◆ Task description:
Starting with the line that contains "-- run 2: power" and stopping after the line that contains "family | cells | cell delay [ps]", return each line below exactly as written, with no others.

--------------------

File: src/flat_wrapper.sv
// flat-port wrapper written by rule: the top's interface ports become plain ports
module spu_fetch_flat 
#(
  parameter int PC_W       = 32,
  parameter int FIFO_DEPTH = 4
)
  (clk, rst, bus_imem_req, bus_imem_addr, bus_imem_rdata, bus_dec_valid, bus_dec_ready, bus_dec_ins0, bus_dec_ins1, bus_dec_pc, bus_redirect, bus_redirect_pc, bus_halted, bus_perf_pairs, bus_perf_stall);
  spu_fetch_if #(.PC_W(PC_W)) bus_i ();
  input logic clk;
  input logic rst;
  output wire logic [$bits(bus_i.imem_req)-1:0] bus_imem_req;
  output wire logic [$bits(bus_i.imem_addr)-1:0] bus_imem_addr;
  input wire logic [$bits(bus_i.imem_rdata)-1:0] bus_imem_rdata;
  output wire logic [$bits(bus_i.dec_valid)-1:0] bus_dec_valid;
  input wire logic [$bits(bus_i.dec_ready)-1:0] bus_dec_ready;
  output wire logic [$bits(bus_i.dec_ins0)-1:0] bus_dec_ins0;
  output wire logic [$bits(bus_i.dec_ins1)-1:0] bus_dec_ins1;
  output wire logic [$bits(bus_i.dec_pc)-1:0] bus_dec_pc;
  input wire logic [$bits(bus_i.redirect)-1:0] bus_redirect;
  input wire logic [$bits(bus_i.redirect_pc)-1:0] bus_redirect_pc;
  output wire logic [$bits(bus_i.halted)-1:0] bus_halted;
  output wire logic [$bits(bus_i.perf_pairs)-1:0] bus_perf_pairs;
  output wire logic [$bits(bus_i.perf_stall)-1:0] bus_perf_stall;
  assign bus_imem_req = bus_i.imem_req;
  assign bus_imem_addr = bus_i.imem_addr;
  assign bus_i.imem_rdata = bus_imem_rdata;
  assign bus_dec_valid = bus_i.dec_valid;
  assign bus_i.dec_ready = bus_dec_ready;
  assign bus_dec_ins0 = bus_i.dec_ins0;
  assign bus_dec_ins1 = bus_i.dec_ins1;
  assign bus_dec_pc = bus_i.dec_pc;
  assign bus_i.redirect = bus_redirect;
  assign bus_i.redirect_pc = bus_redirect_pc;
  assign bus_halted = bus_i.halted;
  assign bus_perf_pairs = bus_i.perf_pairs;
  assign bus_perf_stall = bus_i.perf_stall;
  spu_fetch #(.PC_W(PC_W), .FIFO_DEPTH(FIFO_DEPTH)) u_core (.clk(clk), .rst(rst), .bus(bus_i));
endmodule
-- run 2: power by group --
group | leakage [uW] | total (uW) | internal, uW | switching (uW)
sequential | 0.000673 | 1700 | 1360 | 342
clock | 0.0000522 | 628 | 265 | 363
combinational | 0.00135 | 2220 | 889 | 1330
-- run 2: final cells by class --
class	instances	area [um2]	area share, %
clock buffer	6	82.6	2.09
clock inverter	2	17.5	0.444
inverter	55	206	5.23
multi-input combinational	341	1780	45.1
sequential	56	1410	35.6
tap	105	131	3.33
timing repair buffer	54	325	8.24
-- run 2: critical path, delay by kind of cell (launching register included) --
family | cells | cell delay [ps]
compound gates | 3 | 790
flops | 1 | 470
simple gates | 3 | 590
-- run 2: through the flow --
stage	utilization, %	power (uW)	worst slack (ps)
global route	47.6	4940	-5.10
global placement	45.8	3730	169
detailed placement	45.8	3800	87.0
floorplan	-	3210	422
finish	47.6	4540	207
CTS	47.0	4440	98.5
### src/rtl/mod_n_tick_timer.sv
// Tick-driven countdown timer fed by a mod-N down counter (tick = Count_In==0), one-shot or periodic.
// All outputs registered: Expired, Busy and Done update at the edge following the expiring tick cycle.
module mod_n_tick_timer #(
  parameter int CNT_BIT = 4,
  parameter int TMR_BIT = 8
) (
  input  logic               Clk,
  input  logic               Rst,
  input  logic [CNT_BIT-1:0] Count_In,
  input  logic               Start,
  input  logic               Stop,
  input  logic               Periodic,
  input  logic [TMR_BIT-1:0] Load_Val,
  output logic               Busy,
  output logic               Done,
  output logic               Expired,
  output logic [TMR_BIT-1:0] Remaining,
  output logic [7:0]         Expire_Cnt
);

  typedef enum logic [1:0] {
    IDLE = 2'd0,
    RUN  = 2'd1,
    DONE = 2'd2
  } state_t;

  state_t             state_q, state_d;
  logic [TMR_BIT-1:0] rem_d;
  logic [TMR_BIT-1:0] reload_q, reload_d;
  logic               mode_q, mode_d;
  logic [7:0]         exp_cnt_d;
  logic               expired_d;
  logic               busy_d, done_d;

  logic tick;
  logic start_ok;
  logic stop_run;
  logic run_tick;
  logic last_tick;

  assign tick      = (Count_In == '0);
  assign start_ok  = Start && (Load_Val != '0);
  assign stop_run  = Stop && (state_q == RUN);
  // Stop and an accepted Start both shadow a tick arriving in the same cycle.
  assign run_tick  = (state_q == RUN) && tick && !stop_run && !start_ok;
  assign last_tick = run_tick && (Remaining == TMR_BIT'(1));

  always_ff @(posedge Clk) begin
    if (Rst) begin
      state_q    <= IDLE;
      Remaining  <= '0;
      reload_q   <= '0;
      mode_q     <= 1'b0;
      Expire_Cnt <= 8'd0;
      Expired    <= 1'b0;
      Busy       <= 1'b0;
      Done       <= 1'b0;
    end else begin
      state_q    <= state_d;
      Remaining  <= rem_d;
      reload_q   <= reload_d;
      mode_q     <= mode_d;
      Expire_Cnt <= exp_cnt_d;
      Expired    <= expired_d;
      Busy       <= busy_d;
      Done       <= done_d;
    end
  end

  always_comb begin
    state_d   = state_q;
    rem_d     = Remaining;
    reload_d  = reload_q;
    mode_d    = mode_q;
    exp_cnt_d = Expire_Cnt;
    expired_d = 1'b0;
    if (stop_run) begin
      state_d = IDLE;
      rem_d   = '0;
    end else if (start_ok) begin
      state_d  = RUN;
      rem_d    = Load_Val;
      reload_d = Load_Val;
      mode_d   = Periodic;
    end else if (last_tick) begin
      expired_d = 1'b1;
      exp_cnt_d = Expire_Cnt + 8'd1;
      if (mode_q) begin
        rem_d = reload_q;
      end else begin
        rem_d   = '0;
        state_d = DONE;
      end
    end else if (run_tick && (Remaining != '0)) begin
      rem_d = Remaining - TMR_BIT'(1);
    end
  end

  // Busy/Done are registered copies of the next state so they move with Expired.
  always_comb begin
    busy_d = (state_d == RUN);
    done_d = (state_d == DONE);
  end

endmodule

--------------------

◆ Output for this exercise:
-- run 2: power by group --
group | leakage [uW] | total (uW) | internal, uW | switching (uW)
sequential | 0.000673 | 1700 | 1360 | 342
clock | 0.0000522 | 628 | 265 | 363
combinational | 0.00135 | 2220 | 889 | 1330
-- run 2: final cells by class --
class	instances	area [um2]	area share, %
clock buffer	6	82.6	2.09
clock inverter	2	17.5	0.444
inverter	55	206	5.23
multi-input combinational	341	1780	45.1
sequential	56	1410	35.6
tap	105	131	3.33
timing repair buffer	54	325	8.24
-- run 2: critical path, delay by kind of cell (launching register included) --
family | cells | cell delay [ps]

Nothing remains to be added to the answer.